Monday, February 27, 2017

Side-channel analysis

For many years cryptographers and industry implemented crypto algorithms on microcontrollers and ASICs simply by translating the algorithms into assembly or rtl language. Only thing that mattered was correct functionality of the design. However, in mid to late nineties some interesting attacks of cryptographic implementations were shown, that were able to completely break the security of it, reveal secret keys, while the underlying cryptographic algorithm remained mathematically unbroken. First, the timing attack was introduced. Namely the attacker was able discover information based on the time server took to respond to a query since this time depended on the secret key that was used. Most simple application of this is square and multiply algorithm used for RSA exponentiation. Namely, for every bit of the exponent square, or square and multiply operation is used. This will result in different execution times for different exponents.

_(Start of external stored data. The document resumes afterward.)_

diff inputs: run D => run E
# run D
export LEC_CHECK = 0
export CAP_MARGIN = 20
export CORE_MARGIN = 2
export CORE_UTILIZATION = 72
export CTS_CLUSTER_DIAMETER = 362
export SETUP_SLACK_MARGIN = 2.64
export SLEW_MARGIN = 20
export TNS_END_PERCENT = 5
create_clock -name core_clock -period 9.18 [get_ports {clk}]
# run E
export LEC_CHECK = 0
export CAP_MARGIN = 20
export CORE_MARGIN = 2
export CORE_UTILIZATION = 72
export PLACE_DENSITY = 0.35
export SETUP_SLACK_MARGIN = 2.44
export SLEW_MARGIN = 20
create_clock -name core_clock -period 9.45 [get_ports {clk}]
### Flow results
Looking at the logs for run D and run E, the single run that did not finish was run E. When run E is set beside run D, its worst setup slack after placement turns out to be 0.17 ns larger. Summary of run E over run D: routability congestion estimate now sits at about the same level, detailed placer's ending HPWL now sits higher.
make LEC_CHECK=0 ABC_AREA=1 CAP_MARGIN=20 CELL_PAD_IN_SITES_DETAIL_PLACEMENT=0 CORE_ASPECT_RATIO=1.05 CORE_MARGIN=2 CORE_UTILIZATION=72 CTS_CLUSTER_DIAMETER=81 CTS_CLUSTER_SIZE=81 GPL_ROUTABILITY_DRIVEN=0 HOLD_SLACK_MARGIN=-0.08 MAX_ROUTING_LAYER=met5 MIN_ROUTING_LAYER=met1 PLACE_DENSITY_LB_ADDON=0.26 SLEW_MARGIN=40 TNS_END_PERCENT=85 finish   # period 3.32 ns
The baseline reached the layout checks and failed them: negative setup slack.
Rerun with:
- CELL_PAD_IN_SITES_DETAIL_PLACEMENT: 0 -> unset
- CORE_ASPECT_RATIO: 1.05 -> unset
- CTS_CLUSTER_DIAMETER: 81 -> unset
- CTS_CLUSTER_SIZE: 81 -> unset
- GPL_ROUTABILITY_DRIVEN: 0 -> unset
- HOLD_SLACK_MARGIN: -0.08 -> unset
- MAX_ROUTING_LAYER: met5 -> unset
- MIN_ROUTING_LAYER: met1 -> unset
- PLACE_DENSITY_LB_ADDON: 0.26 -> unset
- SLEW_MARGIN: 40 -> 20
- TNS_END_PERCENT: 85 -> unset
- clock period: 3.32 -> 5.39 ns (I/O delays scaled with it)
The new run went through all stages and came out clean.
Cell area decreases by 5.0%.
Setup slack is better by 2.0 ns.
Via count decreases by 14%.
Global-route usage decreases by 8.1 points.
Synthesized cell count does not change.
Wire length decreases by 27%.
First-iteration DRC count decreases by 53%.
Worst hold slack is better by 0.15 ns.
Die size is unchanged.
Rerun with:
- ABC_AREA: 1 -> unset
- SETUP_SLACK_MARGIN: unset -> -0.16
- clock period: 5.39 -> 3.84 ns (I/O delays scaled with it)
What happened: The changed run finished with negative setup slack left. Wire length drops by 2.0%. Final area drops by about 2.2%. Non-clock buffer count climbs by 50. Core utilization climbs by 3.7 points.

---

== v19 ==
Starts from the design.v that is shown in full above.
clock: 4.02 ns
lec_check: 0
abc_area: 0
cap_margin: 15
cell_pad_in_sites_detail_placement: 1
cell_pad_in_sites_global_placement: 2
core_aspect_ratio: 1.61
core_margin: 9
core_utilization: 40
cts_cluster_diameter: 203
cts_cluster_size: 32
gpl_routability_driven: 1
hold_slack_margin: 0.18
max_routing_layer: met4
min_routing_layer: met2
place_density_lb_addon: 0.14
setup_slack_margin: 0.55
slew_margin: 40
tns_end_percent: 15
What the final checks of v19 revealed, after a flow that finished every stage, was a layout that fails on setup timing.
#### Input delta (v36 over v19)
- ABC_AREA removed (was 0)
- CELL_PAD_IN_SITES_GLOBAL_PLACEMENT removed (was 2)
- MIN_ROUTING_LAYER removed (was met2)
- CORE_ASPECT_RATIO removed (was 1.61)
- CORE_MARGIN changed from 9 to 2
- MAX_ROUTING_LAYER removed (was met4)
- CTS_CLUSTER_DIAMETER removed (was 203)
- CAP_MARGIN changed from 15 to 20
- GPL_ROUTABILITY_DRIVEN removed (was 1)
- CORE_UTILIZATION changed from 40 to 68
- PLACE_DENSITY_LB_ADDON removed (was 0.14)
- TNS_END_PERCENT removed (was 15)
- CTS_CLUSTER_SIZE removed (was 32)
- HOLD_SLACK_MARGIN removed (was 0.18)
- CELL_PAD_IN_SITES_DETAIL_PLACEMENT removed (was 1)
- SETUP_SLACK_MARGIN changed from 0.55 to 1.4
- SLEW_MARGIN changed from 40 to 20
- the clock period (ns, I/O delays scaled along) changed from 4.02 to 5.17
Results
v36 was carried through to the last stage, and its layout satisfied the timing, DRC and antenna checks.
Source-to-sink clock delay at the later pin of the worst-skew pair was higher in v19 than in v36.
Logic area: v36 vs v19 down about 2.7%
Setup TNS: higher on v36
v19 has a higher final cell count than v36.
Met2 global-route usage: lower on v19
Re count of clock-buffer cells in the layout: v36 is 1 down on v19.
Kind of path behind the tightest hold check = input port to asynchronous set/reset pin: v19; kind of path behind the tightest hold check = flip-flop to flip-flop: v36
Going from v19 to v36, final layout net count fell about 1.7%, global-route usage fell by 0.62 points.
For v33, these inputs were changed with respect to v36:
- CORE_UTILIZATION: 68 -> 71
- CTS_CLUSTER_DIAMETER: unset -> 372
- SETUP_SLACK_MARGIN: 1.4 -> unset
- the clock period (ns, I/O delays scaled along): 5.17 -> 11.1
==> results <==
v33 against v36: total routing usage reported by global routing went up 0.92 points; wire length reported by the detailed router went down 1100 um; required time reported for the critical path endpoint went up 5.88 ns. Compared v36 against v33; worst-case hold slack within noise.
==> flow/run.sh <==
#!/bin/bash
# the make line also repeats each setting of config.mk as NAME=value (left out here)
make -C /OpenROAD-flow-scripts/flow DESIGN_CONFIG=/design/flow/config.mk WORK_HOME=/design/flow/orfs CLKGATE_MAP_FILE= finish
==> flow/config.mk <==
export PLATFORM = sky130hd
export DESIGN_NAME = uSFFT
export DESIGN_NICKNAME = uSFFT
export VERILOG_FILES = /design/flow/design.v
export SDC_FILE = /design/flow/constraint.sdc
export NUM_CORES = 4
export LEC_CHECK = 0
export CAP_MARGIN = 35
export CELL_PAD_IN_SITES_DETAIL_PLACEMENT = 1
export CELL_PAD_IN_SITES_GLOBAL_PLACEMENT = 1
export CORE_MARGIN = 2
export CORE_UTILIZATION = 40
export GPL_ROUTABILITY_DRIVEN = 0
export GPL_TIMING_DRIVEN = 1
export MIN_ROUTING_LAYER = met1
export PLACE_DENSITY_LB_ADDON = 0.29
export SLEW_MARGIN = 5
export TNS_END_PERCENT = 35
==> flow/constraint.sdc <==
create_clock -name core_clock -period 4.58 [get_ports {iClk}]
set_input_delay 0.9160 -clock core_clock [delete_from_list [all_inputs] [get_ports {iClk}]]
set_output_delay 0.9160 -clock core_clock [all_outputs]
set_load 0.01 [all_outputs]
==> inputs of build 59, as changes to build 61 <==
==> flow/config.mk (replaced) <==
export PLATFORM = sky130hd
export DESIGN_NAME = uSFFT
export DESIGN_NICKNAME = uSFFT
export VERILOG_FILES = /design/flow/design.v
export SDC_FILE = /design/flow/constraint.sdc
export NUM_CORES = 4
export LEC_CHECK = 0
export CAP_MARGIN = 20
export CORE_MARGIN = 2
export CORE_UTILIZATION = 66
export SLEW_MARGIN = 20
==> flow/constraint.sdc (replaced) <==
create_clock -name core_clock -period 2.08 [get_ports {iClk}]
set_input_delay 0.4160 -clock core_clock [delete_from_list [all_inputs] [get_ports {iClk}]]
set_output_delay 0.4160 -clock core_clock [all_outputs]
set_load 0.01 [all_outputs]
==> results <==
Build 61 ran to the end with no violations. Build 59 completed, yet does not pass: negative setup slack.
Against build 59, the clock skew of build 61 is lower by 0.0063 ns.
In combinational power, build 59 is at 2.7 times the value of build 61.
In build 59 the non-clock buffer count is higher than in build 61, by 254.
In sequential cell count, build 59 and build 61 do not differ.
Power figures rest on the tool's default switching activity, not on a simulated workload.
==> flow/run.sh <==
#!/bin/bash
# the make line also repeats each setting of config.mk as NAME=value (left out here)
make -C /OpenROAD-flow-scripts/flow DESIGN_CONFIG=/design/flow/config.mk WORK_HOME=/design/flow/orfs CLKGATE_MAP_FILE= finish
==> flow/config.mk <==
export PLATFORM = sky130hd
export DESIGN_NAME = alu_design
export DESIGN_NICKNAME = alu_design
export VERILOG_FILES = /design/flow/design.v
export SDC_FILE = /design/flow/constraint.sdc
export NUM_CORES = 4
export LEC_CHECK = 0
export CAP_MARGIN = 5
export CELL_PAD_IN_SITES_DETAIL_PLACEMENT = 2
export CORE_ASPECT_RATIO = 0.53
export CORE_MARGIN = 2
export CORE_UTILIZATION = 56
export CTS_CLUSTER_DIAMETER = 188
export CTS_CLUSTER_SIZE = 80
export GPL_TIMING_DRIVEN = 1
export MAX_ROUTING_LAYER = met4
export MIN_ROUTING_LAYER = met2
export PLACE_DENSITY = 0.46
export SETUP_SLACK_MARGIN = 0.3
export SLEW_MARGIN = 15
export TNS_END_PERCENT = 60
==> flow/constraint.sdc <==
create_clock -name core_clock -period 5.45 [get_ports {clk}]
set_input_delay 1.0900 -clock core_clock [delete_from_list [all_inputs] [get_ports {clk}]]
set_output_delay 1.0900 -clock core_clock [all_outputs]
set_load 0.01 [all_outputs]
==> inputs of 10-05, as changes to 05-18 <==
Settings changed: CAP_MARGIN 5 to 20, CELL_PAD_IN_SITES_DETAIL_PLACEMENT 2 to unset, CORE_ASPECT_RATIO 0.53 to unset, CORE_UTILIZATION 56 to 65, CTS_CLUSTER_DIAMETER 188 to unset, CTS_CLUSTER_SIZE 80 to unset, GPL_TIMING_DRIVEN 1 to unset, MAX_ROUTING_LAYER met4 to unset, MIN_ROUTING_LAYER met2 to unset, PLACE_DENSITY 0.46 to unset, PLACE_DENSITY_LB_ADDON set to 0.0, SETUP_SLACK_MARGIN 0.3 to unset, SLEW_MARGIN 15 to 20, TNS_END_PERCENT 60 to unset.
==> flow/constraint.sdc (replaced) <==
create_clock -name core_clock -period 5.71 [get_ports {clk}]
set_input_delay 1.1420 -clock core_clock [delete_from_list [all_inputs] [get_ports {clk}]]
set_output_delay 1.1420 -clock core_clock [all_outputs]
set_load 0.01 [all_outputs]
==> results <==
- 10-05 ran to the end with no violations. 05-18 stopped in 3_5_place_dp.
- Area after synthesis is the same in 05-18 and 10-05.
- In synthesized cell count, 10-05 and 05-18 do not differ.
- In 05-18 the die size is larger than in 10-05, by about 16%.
## run 1
==> flow/design.v (excerpt) <==
module cpu 
	(output wire [7:0] address,
	 output wire [7:0] to_memory,
	 output wire write,
	 input wire [7:0] from_memory, 
     input wire clk, reset);
For scale: roughly 940 cells after synthesis, ~51 flip-flops.
Settings: LEC_CHECK=0, ABC_AREA=1, CAP_MARGIN=20, CORE_ASPECT_RATIO=1.3, CORE_MARGIN=2, CORE_UTILIZATION=72, CTS_CLUSTER_DIAMETER=320, CTS_CLUSTER_SIZE=98, PLACE_DENSITY=0.86, SLEW_MARGIN=20; clock period 3.07 ns.
run.sh (not shown) runs the stock make flow with config.mk's settings and CLKGATE_MAP_FILE=.
Modified inputs, run 2 compared to run 1
Settings: CORE_UTILIZATION changed from 72 to 68; PLACE_DENSITY removed (was 0.86); CORE_ASPECT_RATIO removed (was 1.3); CTS_CLUSTER_DIAMETER removed (was 320); CTS_CLUSTER_SIZE removed (was 98); the clock period (ns, I/O delays scaled along) changed from 3.07 to 5.17.
Findings:
- As far as proportion of cell area spent on the clock network is concerned, run 2 and run 1 perform about the same.
- Via-per-instance ratio (lower): run 2
- Run 2: final RePlAce weighted congestion about 19% below run 1
- Fraction of the cycle the final worst path needs, run 2 and run 1: smaller value in run 2
Changes in run 3 relative to run 2:
Settings: ABC_AREA removed (was 1); CTS_CLUSTER_SIZE newly set to 14; CORE_UTILIZATION changed from 68 to 70; the clock period (ns, I/O delays scaled along) changed from 5.17 to 2.78.
Results
- Flow for run 3 halted at global routing, error code GRT-0116.
- Compared to run 2, run 3 was floorplanned on a bigger die.
- Horizontal die size ends up lower on run 2.
- [run 3] post-synthesis adder-cell area fraction fell 0.37 points relative to run 2
- Summary: sum of net half-perimeters after detailed placement, run 3 worse than run 2
- Setup slack after placement on run 3 is behind run 2.
- [compare] base=run 2 new=run 3: synthesized netlist cell count fell 13%; area share of xor/xnor cells in the synthesized design about even.
- Vertical die dimension up about 0.7% in run 3 wrt run 2
- Netlist area before placement delta (run 3 − run 2): unfavourable
Inputs modified between run 3 and run 4:
Settings: a deleted CTS_CLUSTER_SIZE that had been 14; an added CTS_CLUSTER_DIAMETER of 93; a change of CORE_UTILIZATION from 70 to 72; a change of the clock period (ns, I/O delays scaled along) from 2.78 to 3.58.
Notes after the runs:
- Run 4 finished every stage; the final checks, however, were not passed, the failures being negative setup slack.
- Number of buffers added for setup after CTS down 19 in run 4 wrt run 3
- Changes observed in run 4 relative to run 3: TritonCTS buffer count comparable; synthesized area comparable.
- Run 4 vs run 3, area of the chip went down by about 2.7%.
- Diff run 4..run 3 | async set-or-reset flop fraction in the synthesized netlist | unchanged
- Changes observed in run 4 relative to run 3: starting density of the core increased 3.3 points, proportion of synthesized area in mux cells essentially unchanged, number of gates given a new drive strength after cts decreased 128, placed wire-length estimate after detailed placement decreased about 15%, die span in x decreased about 1.3%.
- From run 3 to run 4, post-synth area from yosys stat did not move at all.

cpu again, from the RTL that the note above started with.
clock: 5.16 ns
lec_check: 0
abc_area: 1
cap_margin: 20
core_margin: 2
core_utilization: 68
cts_cluster_diameter: 393
cts_cluster_size: 94
place_density: 0.38
setup_slack_margin: 1.37
slew_margin: 20
tns_end_percent: 10
The first run completed with no timing, DRC or antenna violations.
Then changed:
- ABC_AREA: 1 -> not set
- CORE_UTILIZATION: 68 -> 64
- CTS_CLUSTER_DIAMETER: 393 -> not set
- CTS_CLUSTER_SIZE: 94 -> not set
- PLACE_DENSITY: 0.38 -> not set
- SETUP_SLACK_MARGIN: 1.37 -> not set
- TNS_END_PERCENT: 10 -> not set
- clock period: 5.16 -> 4.03 ns (I/O delays scaled with it)
Effect: Power rose by 70%. Setup slack gets worse by 1300 ps. Cell count fell by 11%. Register-to-register slack gets worse by 1900 ps. Routed wire length rose by 19%. Sequential cell count stays the same. Area after synthesis rose by 4.4%. Clock power rose by 68%. Sequential share of layout area fell by 0.96 points.
Then changed:
- ABC_AREA: not set -> 1
- CORE_UTILIZATION: 64 -> 72
- PLACE_DENSITY_LB_ADDON: not set -> 0.08
- clock period: 4.03 -> 3.1 ns (I/O delays scaled with it)
The changed run finished with timing, DRC and antenna clean.
Final cell count went up by 15%.
Clock-buffer cell count rises by 1.
Sequential share of layout area goes up by 0.39 points.
Then changed:
- ABC_AREA: 1 -> not set
- CORE_UTILIZATION: 72 -> 40
- PLACE_DENSITY_LB_ADDON: 0.08 -> not set
- clock period: 3.1 -> 8.0 ns (I/O delays scaled with it)
The new run finished clean.
Utilization falls by 38 points.
Area after synthesis rises by 4.4%.
Register-to-register slack improves by 3500 ps.
Non-clock buffer count falls by 23.
Critical path depth falls by 4.
Cell count falls by 9.6%.
Clock power falls by 49%.
Power falls by 51%.
Design area rises by 0.30%.
Routed wire length rises by 15%.
Sequential share of layout area falls by 0.12 points.

cpu again, from the RTL that the note above started with.
clock: 5.16 ns
lec_check: 0
abc_area: 1
cap_margin: 20
core_aspect_ratio: 0.5
core_margin: 2
core_utilization: 69
cts_cluster_diameter: 393
cts_cluster_size: 94
place_density: 0.38
slew_margin: 20
tns_end_percent: 10
The starting point passed the timing, design-rule and antenna checks.
Then changed:
==> flow/config.mk (replaced) <==
export PLATFORM = sky130hd
export DESIGN_NAME = cpu
export DESIGN_NICKNAME = cpu
export VERILOG_FILES = /design/flow/design.v
export SDC_FILE = /design/flow/constraint.sdc
export NUM_CORES = 4
export LEC_CHECK = 0
export CAP_MARGIN = 20
export CORE_MARGIN = 2
export CORE_UTILIZATION = 23
export SLEW_MARGIN = 20
==> flow/constraint.sdc (replaced) <==
create_clock -name core_clock -period 5.51 [get_ports {clk}]
set_input_delay 1.1020 -clock core_clock [delete_from_list [all_inputs] [get_ports {clk}]]
set_output_delay 1.1020 -clock core_clock [all_outputs]
set_load 0.01 [all_outputs]
The changed run completed without violations; worst setup slack gets worse by 240 ps; die area grows to 3.0 times its value; global-route usage goes down by 26 points; via count drops by 2.7%; first-iteration DRC count shrinks by 15%; area after synthesis goes up by 4.4%; flip-flop count is unchanged; sequential power is higher by 16%; register-to-register slack got worse by 660 ps; power climbs by 17%.
Then changed:
--- a/flow/config.mk
+++ b/flow/config.mk
@@ -8,4 +8,4 @@
 export CAP_MARGIN = 20
 export CORE_MARGIN = 2
-export CORE_UTILIZATION = 23
+export CORE_UTILIZATION = 66
 export SLEW_MARGIN = 20
==> flow/constraint.sdc (replaced) <==
create_clock -name core_clock -period 4.4 [get_ports {clk}]
set_input_delay 0.8800 -clock core_clock [delete_from_list [all_inputs] [get_ports {clk}]]
set_output_delay 0.8800 -clock core_clock [all_outputs]
set_load 0.01 [all_outputs]
Outcome:
- The new run produced a clean layout
- total power rose by 23%
- area after synthesis is unchanged
- synthesized cell count stays the same
Then changed:
--- a/flow/config.mk
+++ b/flow/config.mk
@@ -6,6 +6,8 @@
 export NUM_CORES = 4
 export LEC_CHECK = 0
+export ABC_AREA = 1
 export CAP_MARGIN = 20
 export CORE_MARGIN = 2
-export CORE_UTILIZATION = 66
+export CORE_UTILIZATION = 62
+export CTS_CLUSTER_SIZE = 94
 export SLEW_MARGIN = 20
==> flow/constraint.sdc (replaced) <==
create_clock -name core_clock -period 7.19 [get_ports {clk}]
set_input_delay 1.4380 -clock core_clock [delete_from_list [all_inputs] [get_ports {clk}]]
set_output_delay 1.4380 -clock core_clock [all_outputs]
set_load 0.01 [all_outputs]
After rerunning: The new run went through all stages and came out clean. Sequential cell count stays the same. Routed wire length goes down by 11%. Design area decreases by 2.8%. Global-route usage came out lower by 3.3 points. Total power drops by 53%. Clock-buffer cell count came out higher by 1. Non-clock buffer count shrinks by 13. Worst setup slack improved by 2600 ps.

cpu again, from the RTL that the note above started with.
==> flow/config.mk <==
export PLATFORM = sky130hd
export DESIGN_NAME = cpu
export DESIGN_NICKNAME = cpu
export VERILOG_FILES = /design/flow/design.v
export SDC_FILE = /design/flow/constraint.sdc
export NUM_CORES = 4
export LEC_CHECK = 0
export CAP_MARGIN = 20
export CORE_ASPECT_RATIO = 0.5
export CORE_MARGIN = 2
export CORE_UTILIZATION = 47
export CTS_CLUSTER_DIAMETER = 339
export CTS_CLUSTER_SIZE = 98
export PLACE_DENSITY = 0.39
export SETUP_SLACK_MARGIN = 1.88
export SLEW_MARGIN = 15
export TNS_END_PERCENT = 15
==> flow/constraint.sdc <==
create_clock -name core_clock -period 8.0 [get_ports {clk}]
set_input_delay 1.6000 -clock core_clock [delete_from_list [all_inputs] [get_ports {clk}]]
set_output_delay 1.6000 -clock core_clock [all_outputs]
set_load 0.01 [all_outputs]
The first run ran to the end with no violations.
Then changed:
Settings changed: ABC_AREA set to 1, CAP_MARGIN 20 to 10, CELL_PAD_IN_SITES_GLOBAL_PLACEMENT set to 1, CORE_ASPECT_RATIO 0.5 to 0.61, CORE_UTILIZATION 47 to 45, CTS_CLUSTER_DIAMETER 339 to 221, CTS_CLUSTER_SIZE 98 to 11, GPL_ROUTABILITY_DRIVEN set to 1, MIN_ROUTING_LAYER set to met2, PLACE_DENSITY 0.39 to unset, PLACE_DENSITY_LB_ADDON set to 0.11, SETUP_SLACK_MARGIN 1.88 to 1.0, SLEW_MARGIN 15 to 20, TNS_END_PERCENT 15 to unset.
After rerunning: The new run died in global routing (5_1_grt), error GRT-0116. Area after synthesis came out lower by a few percent. Synthesized cell count went up by about a fifth. Die size is about the same.
Then changed:
Settings changed: ABC_AREA 1 to unset, CAP_MARGIN 10 to 20, CELL_PAD_IN_SITES_GLOBAL_PLACEMENT 1 to 2, CORE_ASPECT_RATIO 0.61 to unset, CORE_UTILIZATION 45 to 40, CTS_CLUSTER_DIAMETER 221 to unset, CTS_CLUSTER_SIZE 11 to 53, GPL_ROUTABILITY_DRIVEN 1 to 0, GPL_TIMING_DRIVEN set to 0, MIN_ROUTING_LAYER met2 to unset, PLACE_DENSITY_LB_ADDON 0.11 to unset, SETUP_SLACK_MARGIN 1.0 to unset, SLEW_MARGIN 20 to 5.
This time the run completed without violations.
Area after synthesis grows by 4.4%.
Synthesized cell count shrinks by 13%.
Die area climbs by 17%.
Power and IR drop assume default switching activity.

Kocher et al. introduced new type of side-channel attack  by revealing that information obtained from the power measurements can be also used to extract secret values from devices such as smart cards. We start from assuming that the power signal consist of random noise and deterministic one dependent on the processed value $x$

$P = L(x) + R$

Random noise is modeled as a Gaussian distribution with zero mean, and deterministic key dependant value $L(x)$ is usually hamming weight or hamming distance of the value . Following on, we choose intermediate value to be targeted. Good target of the attack for symmetric designs is S-box output, since small hamming weight difference in the input of the sbox leads to not so small hamming weight difference in the output. In the original work it was simply a one bit value, that could be either one or zero. The simplest example is thus by using one output bit of the S-box, with the assumption that power consumption is different for one and zero value. For example, take one S-box operation of the first round of AES. It is calculated using equation below

$SO_i = S(pt_i \oplus key_i)$

Since we are unaware of what is the correct key value, we construct key guesses and calculate the targeted value, e.g. first bit of the S-box output. Now, for every key guess, we separate power traces into two groups, one that contains power traces for which the key guess produces target value one and other where target value is zero. Lastly, we compute the average of two groups, reducing the influence of the noise, and then we subtract these averages. If our key guess is wrong, difference of means will be negligible, since the power traces in two groups don’t correspond to correct values, and are thus uncorrelated. However, the correct key guess will have a noticeable spike in the point in time where first bit of S-box output is computed.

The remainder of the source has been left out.